In the USA the FDA has now approved the second generation targetted therapies for ALK+ patients, both as initial and as second line treatments. We haven’t even got the first generation treatment approved as yet.
It is so frustrating that Australia is lagging so far behind. Bureaucracy seems to be holding us back unnecessarily. The irony is that Australians have been been benefitting from Crizotinib, at least since the phase 3 trial initiated in 2011.
Pfizer have been generously supplying both patients on the trials, and allowing patients to access the medication via the special access scheme until 30/6/14, when such access ceased.Since that date, there have been at least two patients who’ve signed up to the Inspire Australian roll call for ALK+ patients who are struggling to how they can possibly afford $7, 400 per month. We should not be a country that only provides quality health care to the wealthy.
It’s enough being confronted with advanced lung cancer at a young age, let alone being faced with an unaffordable financial bill.
How many more people are either not being tested or not being treated because of financially prohibitive costs?
We can’t blame the drug company for trying to recoup some of their costs, when the Australian government has benefitted from their provision of the drug via trials and a special access scheme for two and a half years.
With the new trials investigating LDK378 initiation in both Crizotinib resistant and naïve patients in Australia, isn’t it time that Crizotinib is given government recognition for it’s important place in the treatment pathways?
Chemotherapy isn’t a one size fits all. As proven, Alimta/Avastin chemo has been a God-given, proven-thus-far combination for my husband. But it hasn’t worked for others.
Crizotinib has worked amazingly for some, but some have had resistance develop fairly quickly. The second generation targeted drugs will no doubt have similar success and failure stories. But that doesn’t mean people should be denied access to them if they can’t afford to obtain them privately.
What is obvious was that the older, cheaper drugs like Docetaxel were failures in PFS, OS, quality of life and every parameter you can think to measure them by, but they’re still held up as the ‘gold standard’ of treatment, by which to compare newer medications which aren’t designed to act it the same way, so shouldn’t be compared. This is ludicrous.

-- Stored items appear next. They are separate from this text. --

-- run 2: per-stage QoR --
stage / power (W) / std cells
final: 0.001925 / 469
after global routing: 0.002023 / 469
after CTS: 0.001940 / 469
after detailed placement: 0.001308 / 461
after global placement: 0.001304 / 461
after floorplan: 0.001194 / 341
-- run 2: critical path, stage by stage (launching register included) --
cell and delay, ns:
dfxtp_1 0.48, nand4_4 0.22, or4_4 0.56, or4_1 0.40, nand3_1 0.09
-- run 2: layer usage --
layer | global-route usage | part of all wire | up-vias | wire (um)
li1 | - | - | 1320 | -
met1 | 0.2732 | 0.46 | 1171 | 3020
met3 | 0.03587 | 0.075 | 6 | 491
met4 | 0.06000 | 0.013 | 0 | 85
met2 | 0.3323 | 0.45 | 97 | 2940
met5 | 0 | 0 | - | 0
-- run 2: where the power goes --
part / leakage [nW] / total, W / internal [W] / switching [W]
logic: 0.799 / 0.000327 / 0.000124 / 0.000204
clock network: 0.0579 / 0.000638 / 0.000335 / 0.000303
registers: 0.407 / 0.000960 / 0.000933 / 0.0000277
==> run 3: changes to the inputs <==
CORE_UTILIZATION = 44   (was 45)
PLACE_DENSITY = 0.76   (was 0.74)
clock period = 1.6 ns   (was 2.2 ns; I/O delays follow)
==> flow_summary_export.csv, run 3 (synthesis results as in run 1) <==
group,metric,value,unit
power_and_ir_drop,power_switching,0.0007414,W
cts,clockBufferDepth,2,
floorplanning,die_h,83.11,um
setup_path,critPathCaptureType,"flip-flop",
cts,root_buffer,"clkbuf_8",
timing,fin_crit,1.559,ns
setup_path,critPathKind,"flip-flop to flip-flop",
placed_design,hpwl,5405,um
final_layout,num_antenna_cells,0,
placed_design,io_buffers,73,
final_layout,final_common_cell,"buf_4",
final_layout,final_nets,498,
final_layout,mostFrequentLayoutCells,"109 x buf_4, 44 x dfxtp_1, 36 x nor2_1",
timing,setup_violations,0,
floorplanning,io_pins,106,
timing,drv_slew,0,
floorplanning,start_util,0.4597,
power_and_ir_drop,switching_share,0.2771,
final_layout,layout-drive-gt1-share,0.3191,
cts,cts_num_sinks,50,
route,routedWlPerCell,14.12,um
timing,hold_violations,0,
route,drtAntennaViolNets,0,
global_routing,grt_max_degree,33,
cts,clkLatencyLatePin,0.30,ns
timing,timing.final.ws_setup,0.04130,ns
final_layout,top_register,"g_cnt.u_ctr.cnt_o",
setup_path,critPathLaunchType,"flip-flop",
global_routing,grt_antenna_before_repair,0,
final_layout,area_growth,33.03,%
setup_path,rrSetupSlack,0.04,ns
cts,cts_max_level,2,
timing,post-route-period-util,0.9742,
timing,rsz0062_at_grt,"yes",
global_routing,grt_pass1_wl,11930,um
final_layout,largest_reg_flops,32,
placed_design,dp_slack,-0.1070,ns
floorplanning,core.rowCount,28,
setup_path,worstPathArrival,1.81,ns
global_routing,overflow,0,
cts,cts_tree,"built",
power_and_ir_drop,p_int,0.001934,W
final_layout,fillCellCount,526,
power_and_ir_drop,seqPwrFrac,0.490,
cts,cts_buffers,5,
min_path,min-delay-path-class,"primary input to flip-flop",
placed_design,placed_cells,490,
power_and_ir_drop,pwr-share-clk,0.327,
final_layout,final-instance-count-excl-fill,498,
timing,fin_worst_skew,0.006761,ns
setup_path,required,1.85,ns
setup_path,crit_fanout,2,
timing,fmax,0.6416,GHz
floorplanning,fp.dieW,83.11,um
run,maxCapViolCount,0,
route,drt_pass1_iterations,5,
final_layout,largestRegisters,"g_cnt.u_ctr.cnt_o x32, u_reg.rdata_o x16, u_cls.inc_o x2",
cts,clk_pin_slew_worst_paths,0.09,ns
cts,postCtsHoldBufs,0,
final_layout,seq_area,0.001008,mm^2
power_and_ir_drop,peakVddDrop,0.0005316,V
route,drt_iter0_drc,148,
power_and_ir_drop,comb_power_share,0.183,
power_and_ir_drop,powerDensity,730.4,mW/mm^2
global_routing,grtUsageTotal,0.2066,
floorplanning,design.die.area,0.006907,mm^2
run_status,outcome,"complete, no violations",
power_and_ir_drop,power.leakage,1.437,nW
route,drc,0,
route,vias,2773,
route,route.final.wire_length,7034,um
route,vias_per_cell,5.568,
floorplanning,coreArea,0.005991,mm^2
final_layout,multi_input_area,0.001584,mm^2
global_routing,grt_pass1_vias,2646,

I hope this helps the application for Crizotnib to be place on the PBS.
Yours sincerely
Dr Fiona McDonald (MB BS)
What an excellent letter! I hope and pray it impacts the right people and also inspires others to request the same action.
Well done and well said, Fiona.
Like many readers, I hope and pray that the TGA will respond positively to this well reasoned and logical case – and soon.
Please keep us informed of any response you receive.
Great letter! Just to share our experience with this drug: after less than 2 months on Xalkori, my wife’s cancer symptoms showed such remarkable improvement that the doc. gave her a week off it, to help get the side-effects (principally fluid retention) under control. She’s now back on a half-dose, and continues to be basically symptom-free (coming up to 3 months on it now). We were informed that a recent CT scan showed a “marked improvement” in her lungs. So if reduced doses are an option in at least some cases, perhaps that will help in some of the cost issues.